Actually, the deliberate tax break is for having children. More dependents -> less tax.
The tax break you're talking about is entirely unintentional. It comes from two people combining their incomes to file jointly. It used to be that if one partner made a lot and the other little (as was typical in most marriages back in the 1960s when this was first addressed), filing jointly would offer a tax benefit. Someone who used to be in a high tax bracket could get married and file as if he were two people in lower tax brackets.
As a result, Congress tweaked the tax rates for filing jointly to try to equalize this. That worked fine for a while, until more and more women started working.

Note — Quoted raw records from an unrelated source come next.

===== src/sv/tkds_pkg.sv =====
// Shared types, constants and key selection for the top-k descending key sorter.
`default_nettype none

package tkds_pkg;

    localparam int MAX_RECORDS = 64;
    localparam int TOP_COUNT   = 10;

    localparam int ADDR_W  = $clog2(MAX_RECORDS);
    localparam int CNT_W   = $clog2(MAX_RECORDS + 1);
    localparam int KEY_W   = 32;
    localparam int CENTS_W = 31;
    localparam int RANK_W  = 7;
    localparam int RECNO_W = 11;

    localparam logic [1:0] KEY_INCOME  = 2'd0;
    localparam logic [1:0] KEY_EXPENSE = 2'd1;
    localparam logic [1:0] KEY_BALANCE = 2'd2;

    typedef enum logic [1:0] {
        ST_LOAD,
        ST_SCAN,
        ST_DRAIN,
        ST_EMIT
    } state_t;

    typedef struct packed {
        logic [CENTS_W-1:0] income_cents;
        logic [CENTS_W-1:0] expense_cents;
        logic               last_record;
    } rec_t;

    typedef struct packed {
        logic [RANK_W-1:0]         rank;
        logic [RECNO_W-1:0]        record_number;
        logic signed [KEY_W-1:0]   key_value;
        logic                      dropped_records;
        logic                      last_result;
    } res_t;

    // one entry offered to the compare unit, and the running winner
    typedef struct packed {
        logic                    valid;
        logic [ADDR_W-1:0]       idx;
        logic signed [KEY_W-1:0] key;
    } cand_t;

    function automatic logic signed [KEY_W-1:0] pick_key(
        input logic [1:0]         sel,
        input logic [CENTS_W-1:0] inc,
        input logic [CENTS_W-1:0] exp
    );
        logic signed [KEY_W-1:0] a;
        logic signed [KEY_W-1:0] b;
        logic signed [KEY_W-1:0] k;
        a = $signed({1'b0, inc});
        b = $signed({1'b0, exp});
        case (sel)
            KEY_INCOME:  k = a;
            KEY_EXPENSE: k = b;
            KEY_BALANCE: k = a - b;
            default:     k = '0;
        endcase
        return k;
    endfunction

endpackage

`default_nettype wire


===== src/sv/top_k_descending_key_sorter_core.sv =====
// Top level: record loading, selection sequencer and result register.
//
// Records are taken one per cycle while loading; each record's key is formed from
// sort_key at the time of its transfer and written to a 64-entry key memory. The
// record flagged last closes the set and the block stops taking records. It then
// picks the ranked entries one at a time: for each rank a single compare unit walks
// every stored key through the memory's read port, skipping entries already ranked,
// and min(N, 10) ranks are emitted for a set of N stored records before records are
// taken again. Equal keys come out in arrival order. Records beyond 64 are dropped
// and flagged on every result of that set. A result waits in an output register
// while stalled.
`default_nettype none

module top_k_descending_key_sorter_core (
    input  wire logic           clk,
    input  wire logic           rst_n,
    input  wire logic           rec_valid,
    output logic                rec_stall,
    input  wire tkds_pkg::rec_t rec,
    output logic                res_valid,
    input  wire logic           res_stall,
    output tkds_pkg::res_t      res,
    input  wire logic           cfg_valid,
    output logic                cfg_ready,
    input  wire logic [1:0]     cfg_data
);
    import tkds_pkg::*;

    state_t state_reg, state_next;

    logic [1:0]          sort_key_reg;
    logic [CNT_W-1:0]    count_reg, count_next;
    logic                ovf_reg, ovf_next;
    logic [CNT_W-1:0]    n_reg, n_next;
    logic [RANK_W-1:0]   emit_reg, emit_next;
    logic                drop_reg, drop_next;
    logic [RANK_W-1:0]   rank_reg, rank_next;
    logic [ADDR_W-1:0]   scan_reg, scan_next;
    logic [MAX_RECORDS-1:0] taken_reg, taken_next;
    logic                rd_vld_reg;
    logic [ADDR_W-1:0]   rd_idx_reg;
    logic                res_valid_reg, res_valid_next;
    res_t                res_reg, res_next;

    logic rec_acc;
    logic full;
    logic close_set;
    logic scan_end;
    logic last_rank;
    logic emit_go;
    logic rd_en;
    logic best_clr;
    logic signed [KEY_W-1:0] rd_key;
    cand_t cand;
    cand_t best;
    logic [RANK_W-1:0] rank_inc;

    assign rec_acc   = rec_valid && !rec_stall;
    assign full      = (count_reg == CNT_W'(MAX_RECORDS));
    assign close_set = rec_acc && rec.last_record;
    assign scan_end  = (scan_reg == ADDR_W'(n_reg - CNT_W'(1)));
    assign rank_inc  = rank_reg + RANK_W'(1);
    assign last_rank = (rank_inc == emit_reg);

    // ---------------- next state ----------------
    always_comb
    begin
        state_next = state_reg;
        case (state_reg)
            ST_LOAD:
            begin
                if (close_set)
                begin
                    state_next = ST_SCAN;
                end
            end
            ST_SCAN:
            begin
                if (scan_end)
                begin
                    state_next = ST_DRAIN;
                end
            end
            ST_DRAIN:
            begin
                state_next = ST_EMIT;
            end
            ST_EMIT:
            begin
                if (emit_go)
                begin
                    state_next = last_rank ? ST_LOAD : ST_SCAN;
                end
            end
            default:
            begin
                state_next = ST_LOAD;
            end
        endcase
    end

    // ---------------- sequencer outputs ----------------
    always_comb
    begin
        rec_stall = 1'b1;
        cfg_ready = 1'b0;
        rd_en     = 1'b0;
        best_clr  = 1'b0;
        emit_go   = 1'b0;
        case (state_reg)
            ST_LOAD:
            begin
                rec_stall = 1'b0;
                cfg_ready = 1'b1;
            end
            ST_SCAN:
            begin
                rd_en    = 1'b1;
                best_clr = (scan_reg == '0);
            end
            ST_DRAIN:
            begin
                rd_en = 1'b0;
            end
            ST_EMIT:
            begin
                emit_go = !res_valid_reg || !res_stall;
            end
            default:
            begin
                rec_stall = 1'b1;
            end
        endcase
    end

    // ---------------- datapath next values ----------------
    always_comb
    begin
        count_next     = count_reg;
        ovf_next       = ovf_reg;
        n_next         = n_reg;
        emit_next      = emit_reg;
        drop_next      = drop_reg;
        rank_next      = rank_reg;
        taken_next     = taken_reg;
        res_next       = res_reg;
        res_valid_next = res_valid_reg;
        scan_next      = '0;

        if (res_valid_reg && !res_stall)
        begin
            res_valid_next = 1'b0;
        end

        if (rec_acc)
        begin
            if (full)
            begin
                ovf_next = 1'b1;
            end
            else
            begin
                count_next = count_reg + CNT_W'(1);
            end
            if (rec.last_record)
            begin
                n_next     = full ? count_reg : count_reg + CNT_W'(1);
                emit_next  = (n_next < CNT_W'(TOP_COUNT)) ? RANK_W'(n_next)
                                                           : RANK_W'(TOP_COUNT);
                drop_next  = full || ovf_reg;
                rank_next  = '0;
                taken_next = '0;
                count_next = '0;
                ovf_next   = 1'b0;
            end
        end

        if (state_reg == ST_SCAN && !scan_end)
        begin
            scan_next = scan_reg + ADDR_W'(1);
        end

        if (emit_go)
        begin
            res_next.rank            = rank_inc;
            res_next.record_number   = RECNO_W'(best.idx) + RECNO_W'(1);
            res_next.key_value       = best.key;
            res_next.dropped_records = drop_reg;
            res_next.last_result     = last_rank;
            res_valid_next           = 1'b1;
            taken_next[best.idx]     = 1'b1;
            rank_next                = rank_inc;
        end
    end

    always_ff @(posedge clk or negedge rst_n)
    begin
        if (!rst_n)
        begin
            state_reg     <= ST_LOAD;
            sort_key_reg  <= KEY_INCOME;
            count_reg     <= '0;
            ovf_reg       <= 1'b0;
            n_reg         <= '0;
            emit_reg      <= '0;
            drop_reg      <= 1'b0;
            rank_reg      <= '0;
            scan_reg      <= '0;
            taken_reg     <= '0;
            rd_vld_reg    <= 1'b0;
            res_valid_reg <= 1'b0;
        end
        else
        begin
            state_reg     <= state_next;
            if (cfg_valid && cfg_ready)
            begin
                sort_key_reg <= cfg_data;
            end
            count_reg     <= count_next;
            ovf_reg       <= ovf_next;
            n_reg         <= n_next;
            emit_reg      <= emit_next;
            drop_reg      <= drop_next;
            rank_reg      <= rank_next;
            scan_reg      <= scan_next;
            taken_reg     <= taken_next;
            rd_vld_reg    <= rd_en;
            res_valid_reg <= res_valid_next;
        end
    end

    always_ff @(posedge clk)
    begin
        rd_idx_reg <= scan_reg;
        res_reg    <= res_next;
    end

    tkds_key_mem u_key_mem (
        .clk     (clk),
        .wr_en   (rec_acc && !full),
        .wr_addr (count_reg[ADDR_W-1:0]),
        .wr_data (pick_key(sort_key_reg, rec.income_cents, rec.expense_cents)),
        .rd_en   (rd_en),
        .rd_addr (scan_reg),
        .rd_data (rd_key)
    );

    assign cand.valid = rd_vld_reg && !taken_reg[rd_idx_reg];
    assign cand.idx   = rd_idx_reg;
    assign cand.key   = rd_key;

    tkds_max_unit u_max_unit (
        .clk   (clk),
        .rst_n (rst_n),
        .clr   (best_clr),
        .cand  (cand),
        .best  (best)
    );

    assign res_valid = res_valid_reg;
    assign res       = res_reg;

    // ---------------- assertions ----------------
    a_winner_present: assert property (@(posedge clk) disable iff (!rst_n)
        emit_go |-> best.valid)
        else $error("no winner when a rank is emitted");

    a_rank_bound: assert property (@(posedge clk) disable iff (!rst_n)
        (state_reg != ST_LOAD) |-> (rank_reg < emit_reg))
        else $error("rank ran past the emit count");

    a_count_bound: assert property (@(posedge clk) disable iff (!rst_n)
        count_reg <= CNT_W'(MAX_RECORDS))
        else $error("record count exceeds capacity");

    a_close_stalls: assert property (@(posedge clk) disable iff (!rst_n)
        close_set |=> rec_stall && (count_reg == '0) && !ovf_reg)
        else $error("set not closed after last record");

    a_taken_count: assert property (@(posedge clk) disable iff (!rst_n)
        (state_reg != ST_LOAD) |-> ($countones(taken_reg) == int'(rank_reg)))
        else $error("ranked entries do not match rank count");

endmodule

`default_nettype wire


===== src/sv/tkds_key_mem.sv =====
// Key memory: one write port, one registered read port.
`default_nettype none

module tkds_key_mem (
    input  wire logic                           clk,
    input  wire logic                           wr_en,
    input  wire logic [tkds_pkg::ADDR_W-1:0]    wr_addr,
    input  wire logic signed [tkds_pkg::KEY_W-1:0] wr_data,
    input  wire logic                           rd_en,
    input  wire logic [tkds_pkg::ADDR_W-1:0]    rd_addr,
    output logic signed [tkds_pkg::KEY_W-1:0]   rd_data
);
    import tkds_pkg::*;

    logic signed [KEY_W-1:0] mem [MAX_RECORDS];

    always_ff @(posedge clk)
    begin
        if (wr_en)
        begin
            mem[wr_addr] <= wr_data;
        end
    end

    always_ff @(posedge clk)
    begin
        if (rd_en)
        begin
            rd_data <= mem[rd_addr];
        end
    end

endmodule

`default_nettype wire


===== src/sv/tkds_max_unit.sv =====
// Shared compare unit: keeps the largest key seen in one pass, earliest on ties.
`default_nettype none

module tkds_max_unit (
    input  wire logic            clk,
    input  wire logic            rst_n,
    input  wire logic            clr,
    input  wire tkds_pkg::cand_t cand,
    output tkds_pkg::cand_t      best
);
    import tkds_pkg::*;

    cand_t best_reg;
    cand_t best_next;
    logic  take;

    // strict greater-than keeps the earlier entry on equal keys
    assign take = cand.valid && (!best_reg.valid || ($signed(cand.key) > $signed(best_reg.key)));

    always_comb
    begin
        best_next = best_reg;
        if (clr)
        begin
            best_next.valid = 1'b0;
        end
        else if (take)
        begin
            best_next = cand;
        end
    end

    always_ff @(posedge clk or negedge rst_n)
    begin
        if (!rst_n)
        begin
            best_reg <= '0;
        end
        else
        begin
            best_reg <= best_next;
        end
    end

    assign best = best_reg;

endmodule

`default_nettype wire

With a greater number of two-income families, filing jointly then resulted in a tax penalty for most couples. So Congress tweaked it again to try try to equalize it. As of 2009, about 51% of joint filters got a tax break averaging $1300, while 42% paid a tax penalty averaging $1380. So we're not exactly talking about huge amounts here.That makes it an issue of fairness, not greed.
It has nothing to do with fairness or greed. All it is is a mathematical artifact of trying to manually best fit a curve with one degree of freedom to a curve with two degrees of freedom which is changing over time. It can't be fit perfectly, so the best you can do is make sure the averages match. If Congress is doing its job and manually tweaking it right, there is on average no benefit nor penalty.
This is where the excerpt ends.